Oleh: HS. Makin Rahmat, SPd, SH, MH
Ketua Serikat Media Siber Indonesia (SMSI) Jawa Timur
PENANGKAPAN Artis Selegram papan atas berinisial RR (33), oleh Polresta Denpasar, Bali, terkait tindak pidana pornografi, aksi bugil di live aplikasi Mango, Jumat (17/9/21), menjadi keprihatinan bersama.
Setidaknya, merebaknya kasus pornografi dan pornoaksi yang bebas liar melalui medsos dan siber, bisa merusak moral generasi muda, yang gampang mengakses aplikasi dari android dan sarana elektronik lainnya.
Bukan sekedar aspek ekonomi semata, sebagaimana pengakuan RR, usai ditangkap di apartemen kawasan Jalan Taman Pancing Denpasar.
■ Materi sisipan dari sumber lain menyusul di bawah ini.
## config.mk

```make
export PLATFORM = sky130hd
export DESIGN_NAME = sbs_map
export DESIGN_NICKNAME = d
export VERILOG_FILES = /design/src/rtl/sbs_pkg.sv /design/src/rtl/sbs_map.sv
export SDC_FILE = /design/constraint.sdc
export NUM_CORES = 2
export LEC_CHECK = 0
export ABC_AREA = 0
export BUFFER_PORTS_ARGS = -buffer_cell sky130_fd_sc_hd__buf_2
export CORE_MARGIN = 2
export CORE_UTILIZATION = 35
export DETAILED_ROUTE_END_ITERATION = 8
export PLACE_DENSITY = 0.61
export SETUP_SLACK_MARGIN = 0.15
export SYNTH_ARGS = -nofsm -noshare
export SYNTH_HDL_FRONTEND = slang
export SYNTH_SLANG_ARGS = --single-unit
```

## constraint.sdc

```tcl
create_clock -name i_clk -period 12.11 [get_ports i_clk]
set_input_delay 1.211 -clock i_clk [delete_from_list [all_inputs] [get_ports i_clk]]
set_output_delay 1.211 -clock i_clk [all_outputs]
set_load 0.01 [all_outputs]
```
[src/rtl/sbs_pkg.sv]
package sbs_pkg;

    localparam int MAG_W     = 16;
    localparam int BAND_W    = 9;
    localparam int RATE_W    = 9;
    localparam int SCALE_W   = 13;
    localparam int CFG_AW    = 3;
    localparam int CFG_DW    = 16;
    localparam int DIV_STEPS = 4;
    localparam int DIV_STGS  = MAG_W / DIV_STEPS;
    localparam int COEFF_W   = SCALE_W + MAG_W;
    localparam int PROD_SH   = 24;
    localparam int PROD_W    = MAG_W + COEFF_W - PROD_SH;

    localparam logic [RATE_W-1:0] RATE_FULL = RATE_W'(256);

    localparam logic [CFG_AW-1:0] CFG_RATE   = 3'd0;
    localparam logic [CFG_AW-1:0] CFG_MAPEN  = 3'd1;
    localparam logic [CFG_AW-1:0] CFG_WATCH  = 3'd2;
    localparam logic [CFG_AW-1:0] CFG_TLOW   = 3'd3;
    localparam logic [CFG_AW-1:0] CFG_THIGH  = 3'd4;
    localparam logic [CFG_AW-1:0] CFG_SCALE  = 3'd5;

    // one item on its way through the divider
    typedef struct packed {
        logic              valid;
        logic [BAND_W-1:0] band;
        logic              mv;
        logic [MAG_W-1:0]  s;
        logic [MAG_W-1:0]  p;
        logic [MAG_W:0]    rem;
        logic [MAG_W-1:0]  q;
    } t_div;

    typedef struct packed {
        logic              valid;
        logic [BAND_W-1:0] band;
        logic [MAG_W-1:0]  s;
        logic [MAG_W-1:0]  p;
        logic [MAG_W-1:0]  lvl;
        logic              mv;
        logic [MAG_W-1:0]  mval;
    } t_res;

    typedef struct packed {
        logic               map_en;
        logic [BAND_W-1:0]  watch;
        logic [RATE_W-1:0]  rate;
        logic [MAG_W-1:0]   tlow;
        logic [MAG_W-1:0]   thigh;
        logic [SCALE_W-1:0] scale;
    } t_cfg;

endpackage

[src/rtl/sbs_div_stage.sv]
module sbs_div_stage
    import sbs_pkg::*;
(
    input  logic i_clk,
    input  logic i_rst_n,
    input  logic i_en,
    input  t_div i_div,
    output t_div o_div
);

    t_div r_d, n_d;
    logic [MAG_W:0] rem;
    logic [MAG_W:0] dvs;

    always_comb begin
        n_d = i_div;
        rem = i_div.rem;
        dvs = {1'b0, i_div.p};
        for (int k = 0; k < DIV_STEPS; k++) begin
            rem = {rem[MAG_W-1:0], 1'b0};
            if (rem >= dvs) begin
                rem     = rem - dvs;
                n_d.q   = {n_d.q[MAG_W-2:0], 1'b1};
            end else begin
                n_d.q   = {n_d.q[MAG_W-2:0], 1'b0};
            end
        end
        n_d.rem = rem;
    end

    always_ff @(posedge i_clk) begin
        if (!i_rst_n) begin
            r_d.valid <= 1'b0;
        end else if (i_en) begin
            r_d.valid <= n_d.valid;
        end
    end

    always_ff @(posedge i_clk) begin
        if (i_en) begin
            r_d.band <= n_d.band;
            r_d.mv   <= n_d.mv;
            r_d.s    <= n_d.s;
            r_d.p    <= n_d.p;
            r_d.rem  <= n_d.rem;
            r_d.q    <= n_d.q;
        end
    end

    assign o_div = r_d;

endmodule

[config.mk]
export PLATFORM = sky130hd
export DESIGN_NAME = sbs_div_stage
export DESIGN_NICKNAME = d
export VERILOG_FILES = /design/src/rtl/sbs_pkg.sv /design/src/rtl/sbs_div_stage.sv
export SDC_FILE = /design/constraint.sdc
export NUM_CORES = 1
export LEC_CHECK = 0
export BUFFER_PORTS_ARGS = -buffer_cell sky130_fd_sc_hd__clkbuf_2
export CAP_MARGIN = 20
export CELL_PAD_IN_SITES_DETAIL_PLACEMENT = 1
export CELL_PAD_IN_SITES_GLOBAL_PLACEMENT = 1
export CORE_ASPECT_RATIO = 0.9
export CORE_MARGIN = 8
export CORE_UTILIZATION = 37
export DETAILED_ROUTE_END_ITERATION = 8
export GPL_TIMING_DRIVEN = 0
export PLACE_DENSITY_LB_ADDON = 0.1
export RECOVER_POWER = 25
export REMOVE_ABC_BUFFERS = 1
export SLEW_MARGIN = 20
export SYNTH_ARGS = -nofsm -noshare
export SYNTH_HDL_FRONTEND = slang
export SYNTH_SLANG_ARGS = --single-unit
[constraint.sdc]
create_clock -name i_clk -period 11.25 [get_ports i_clk]
set_input_delay 2.25 -clock i_clk [delete_from_list [all_inputs] [get_ports i_clk]]
set_output_delay 2.25 -clock i_clk [all_outputs]
set_load 0.01 [all_outputs]
# Word level (Yosys, flattened, before mapping)
# Cells that the tools add are included.
[op_classes]
n_lt_le_gt_ge = 4
add_sub_neg = 4
n_mux = 8
[op_table]
columns = ["op", "n"]
rows = [
  ["greater-or-equal comparator 17 x 16 -> 1 bit", 4],
  ["2-to-1 mux 16 bit", 3],
  ["subtractor 16 bit", 3],
  ["2-to-1 mux 17 bit", 1],
  ["subtractor 17 x 16 -> 17 bit", 1],
  ["2-to-1 mux 1 bit", 4],
]
[totals]
word_cells = 24
output_inout_bits = 76
ff_bits = 76
in_bits = 79

# Longest topological paths before layout
# Gate-level depths: netlist of run 1.
[logic_depth]
ltp_word = 8
ltp_mapped = 49
depth_no_buf = 42

# Worst setup path after synthesis of run 1
# No wires, ideal clock.
[synth_path]
path_type = "input to register"
from = "in i_div[33] (netlist name)"
to = "reg r_d, in the netlist o_div[24] (data pin)"
slack_ns = 0.008
stages = 42
arrival_time_ns = 10.981
setup_ns = 0.261
required_ns = 10.989
path_buffers = 3
cell_sequence = "clkbuf_1 -> clkinv_1 -> fa_1 -> a21o_1 -> a21o_1 -> a21oi_1 -> o31ai_1 -> xor2_1 -> mux2_2 -> ha_1 -> nand2_1 -> o21ai_0 -> a2111oi_0 -> a21oi_1 -> a21oi_1 -> and2_1 -> buf_4 -> inv_4 -> [6 not listed] -> a21o_1 -> a21boi_0 -> a211o_1 -> nor2_4 -> inv_4 -> mux2_2 -> ha_1 -> or2_2 -> a21oi_1 -> a211oi_1 -> o22ai_1 -> o21ai_0 -> a41oi_1 -> nand2_1 -> a21oi_2 -> buf_2 -> a211oi_1 -> a221o_1"
[synth_lines]
columns = ["element", "line", "rtl"]
rows = [
  ["start, declared", "sbs_div_stage.sv:7", "input t_div i_div,"],
  ["end, declared", "sbs_div_stage.sv:11", "t_div r_d, n_d;"],
]

==> results of run 1 <==
## final cells by class
type	count	area [sq um]	area share
Tap cell	207	259	0.0319
Sequential cell	76	2270	0.280
Clock inverter	7	67.6	0.00833
Multi-Input combinational cell	499	4060	0.501
Timing Repair Buffer	186	1060	0.131
Inverter	35	160	0.0198
Clock buffer	9	225	0.0278
## worst max-delay path by stage
stage                      endpoint  slack, ns  depth (start not counted)      start
final                     o_div[22]       0.24                         40  i_div[41]
after global routing      o_div[28]      -0.09                         43  i_div[45]
after CTS                 o_div[22]       0.01                         40  i_div[45]
after detailed placement  o_div[22]      -3.62                         39  i_div[44]
after global placement    o_div[22]      -3.39                         40  i_div[44]
after floorplan           o_div[19]      -0.54                         39  i_div[44]
## cells by family after synthesis
kind of cell / count (synthesis) / synth area share
AND/OR/NAND/NOR: 166 / 0.136
flip-flops: 76 / 0.370
XOR/XNOR: 50 / 0.0714
adder cells (fa/ha/maj): 62 / 0.128
multiplexers: 24 / 0.0435
buffers and inverters: 47 / 0.0369
AO/OA/AOI/OAI: 194 / 0.214
## metrics by stage
| stage | hold slack (ns) | cells |
|---|---|---|
| floorplan | 0.538 | 607 |
| global placement | 0.510 | 963 |
| detailed placement | 0.548 | 964 |
| CTS | 0.570 | 1003 |
| global route | 0.624 | 1019 |
| finish | 0.555 | 1019 |
## worst max-delay path, delay by kind of cell
family | cells | cell delay, ns
AO/OA/AOI/OAI | 18 | 3.36
AND/OR/NAND/NOR | 8 | 2.55
adder cells (fa/ha/maj) | 4 | 1.07
multiplexers | 3 | 1.04
buffers and inverters | 7 | 0.80
## power by group
part / total (W) / switching (W) / internal [W]
logic: 0.00213 / 0.00116 / 0.000966
registers: 0.000446 / 0.0000132 / 0.000433
clock network: 0.000289 / 0.000135 / 0.000155
## per-layer routing
layer  wire length, um  global-route usage  part of all wire  up-vias
met5                 0                   0                 0        -
met4               421              0.0557             0.019        0
met3               835              0.0323             0.039       23
met2             11100               0.351              0.51      105
met1              9300               0.238              0.43     2817
li1                  -                   -                 -     2733
## cell usage in the layout (no fill, tap or decap), drive strengths merged, types with 6 or more instances in the layout
cell	synthesis	layout
nor2	43	43
mux2i	9	9
inv	34	34
a21oi	64	65
ha	61	61
nand3	11	11
buf	10	37
a21o	22	24
xnor2	34	34
nand2	42	42
o21ai	27	27
edfxtp	75	75
a211oi	8	8
nand4	9	9
nand2b	12	12
nor3	12	12
o211ai	6	6
clkbuf	2	158
and2	9	9
xor2	16	16
o21bai	7	7
a221o	14	14
mux2	15	15
o21a	8	8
Dengan pendapatan kisaran Rp 30-50 juta per bulan dan sekali aksi mendapatkan fee Rp 1,5 juta, tentu tidak lepas dari perubahan zaman revolusi ekonomi-informasi, sehingga peluang bisnis melalui e-commerce sangat terbuka lebar.
Menjerat pelaku pornografi dan pornoaksi dengan ancaman 12 tahun penjara, sesuai pasal 4 (1) UU No. 44/2008 tentang Pornografi dan atau pasal 45 (1) UU 19/2016 tentang Perubahan atas UU 11/2008 tentang ITE, belum tentu bikin jerah. Bagaimana menyelamatkan generasi Z (gen-Z lahir 1997-2000an) dari virus pornografi?
Data Internetwordstats menyebut, penetrasi internet Indonesia akhir Maret 2021, tercatat 76,8% dari pengguna internet 276,3 juta.
Sehingga ada 212,35 juta jiwa menjadikan internet kebutuhan. Betapa bahayanya jiwa mayoritas gen-Z kecanduan konten pornografi, setelah virus Corona atau Covid-19 mewabah di bumi, termasuk Indonesia.
Semua kegiatan melalui daring, online. Para pelajar-mahasiswa harus belajar dan kuliah dari rumah. Sehingga dua tahun lebih masyarakat mendapatkan fasilitas paket internet. Faktanya, bukan sekedar memanfaatkan paket untuk tujuan positif, tapi kebanyakan untuk konten game dan pornografi.
Bukankah kita harus waspada dan menyatakan perang dengan virus yang lebih bahaya, yaitu pornografi dan pornoaksi. Menjadi kewajiban kita membetengi keluarga dari ancaman virus pornografi yang liar.